Vadim Spector created SENTRY-1508:
-------------------------------------
Summary: MetastorePlugin.java does not handle properly
initialization failure
Key: SENTRY-1508
URL: https://issues.apache.org/jira/browse/SENTRY-1508
Project: Sentry
Issue Type: Bug
Reporter: Vadim Spector
Priority: Critical
MetastorePlugin.java constructor initializes successfully regardless of whether
initThread.run() was successful. E.g. if cacheInitializer.createInitialUpdate()
cal inside the constructor fails (in one case in the field it was due to an
invalid table uri in HMS database, whose parsing produced
ArrayOutOfBoundsException), initComplete is still assigned to true and
MetastorePlugin gets constructed. While initError is assigned to non-null value
in case of failure, it is effectively ignored as will be described later.
MetastorePlugin implements several callbacks to be called on the Hive side, to
update Sentry state. It is critical functionality for enforcing access control.
Its callbacks (addPath(), removeAllPaths(), etc) all end up calling
notifySentryAndApplyLocal() which starts with the following code:
if (initComplete) {
processUpdate()
}...
which means that processUpdate() is called even when MetastorePlugin
initialization has failed (i.e. initError == true). There is an option of
asynchronous initialization, when MetastorePlugin is constructed and returned
to the caller before initialization is complete, but the code makes no
distinction between the two cases, as will be shown below.

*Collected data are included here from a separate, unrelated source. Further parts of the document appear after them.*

What follows belongs to an exercise in optimizing a design on an open flow for small area, a short achievable clock period and few clock cycles; a production flow would make more cautious choices.
At most, simulation tests tie the RTL to the original design; equivalence was not proved.
No functional check of the RTL was part of run 1.
No activity file was given, so power comes from the tool's default toggle rates.

### flow/run.sh
#!/bin/bash
# synth_recipe.tcl (not shown) runs the flow's synth.tcl, then flattens the netlist and writes it again
# the make line also repeats each setting of config.mk as NAME=value (left out here)
make -C /OpenROAD-flow-scripts/flow DESIGN_CONFIG=/design/flow/config.mk WORK_HOME=/design/flow/orfs CLKGATE_MAP_FILE= SYNTH_SCRIPT=/design/flow/synth_recipe.tcl finish
### flow/config.mk
export PLATFORM = sky130hd
export DESIGN_NAME = n_queens_backtrack_search
export DESIGN_NICKNAME = n_queens_backtrack_search
export VERILOG_FILES = /design/flow/design.v
export SDC_FILE = /design/flow/constraint.sdc
export NUM_CORES = 4
export LEC_CHECK = 0
export ABC_AREA = 1
export CAP_MARGIN = 20
export CORE_MARGIN = 2
export CORE_UTILIZATION = 40
export SETUP_SLACK_MARGIN = 5
export SLEW_MARGIN = 20
### flow/constraint.sdc
create_clock -name core_clock -period 10.0 [get_ports {clk}]
set_input_delay 2.0000 -clock core_clock [delete_from_list [all_inputs] [get_ports {clk}]]
set_output_delay 2.0000 -clock core_clock [all_outputs]
set_load 0.01 [all_outputs]
### flow/design.v
package nqbs_pkg;
  localparam int DEF_MAX_QUEENS = 16;
  localparam int CFG_IDX_W  = 1;
  localparam int CFG_DATA_W = 32;
  localparam int BOARD_W    = 5;
  localparam int BUDGET_W   = 32;
  localparam logic [CFG_IDX_W-1:0] REG_BOARD_SIZE  = 1'd0;
  localparam logic [CFG_IDX_W-1:0] REG_STEP_BUDGET = 1'd1;
  localparam logic [BOARD_W-1:0]  BOARD_RST  = 5'd8;
  localparam logic [BUDGET_W-1:0] BUDGET_RST = 32'd1000000;
  localparam int IN_TDATA_W  = 8;
  localparam int OUT_TDATA_W = 16;
endpackage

processUpdate() called regardless of whether MetastorePlugin a) has been
initialized (sync mode, success), or b) still being initialized (async mode),
or c) failed to initialized (either mode). It calls (unconditionally)
applyLocal() and notifySentry(). aplyLocal() calls authzPaths.updatePartial()
which immediately fails with NullPointerException if authzPaths == null which
happens if initThread within the constructor fails.
SENTRY-1270 avoids NullPointerException by execuitng this before dereferencing
authzPaths inside applyLocal():
if(authzPaths == null) {
LOGGER.error(initializationFailureMsg);
return;
}
However, this leads to hard-to-diagnose behavior, because a) local updates fail
forever, and b) housekeeping thread running SyncTask to synchronize with
Sentry-side state fails as well, printing endlessly misleading "#### Metastore
Plugin cache has not finished initialization." message suggesting its temporary
condition as opposed to a permanent failure. Failure to sync up with Sentry
state can lead to very subtle, often intermittent, problems with acls.
MetastorePlugin and its caller never get fully aware of the permanent nature of
init failure.
Suggestion:
a) define 3 states in MetastorePlugin: initializing, initialized, init_failed.
2) communicate those states to the caller clearly:
a) for state == initializing, throw some kind of InitInProgressException.
This only applies for asynchronous initialization configuration. It is unknown
whether it is actually deployed anywhere, but the code exists and there is no
reason why not to support it. Async init makes sense as an optimization, as
long as initialization-in-progress condition is clearly communicated.
b) for state == init_failed throw InitializationFailedException of some
sort. For usability, it should contain the cause - the original exception
originating either from the constructor or from the initThread.run() started
from the constructor (in sync or async modes alike).
Although in the sync mode initialization failure could be detected easily by
constructor failure, we may want to preserve the current design, in which
constructor always succeeds, so the client code does not need to be aware of
whether init mode is configured as sync vs async.
Additional cleanup:
getSentry() is always dereferenced, while it can actually return null
(exception is swallowed and error is logged). Suggested fix: getClient() may
still print error message, but it should also -re-throw an original exception -
it is much easier to debug than dealing with inevitable NullPointerException up
the caller stack.
General rule - error messages are to help with diagnostic, not to replace
throwing exception, which is the only way to make sure error conditions are
properly propagated to the caller.
Each code fork deserves log message: e.g. addPath() retrurns immediately if
PathsUpdate.parsePath() returns null - w/o printing any log.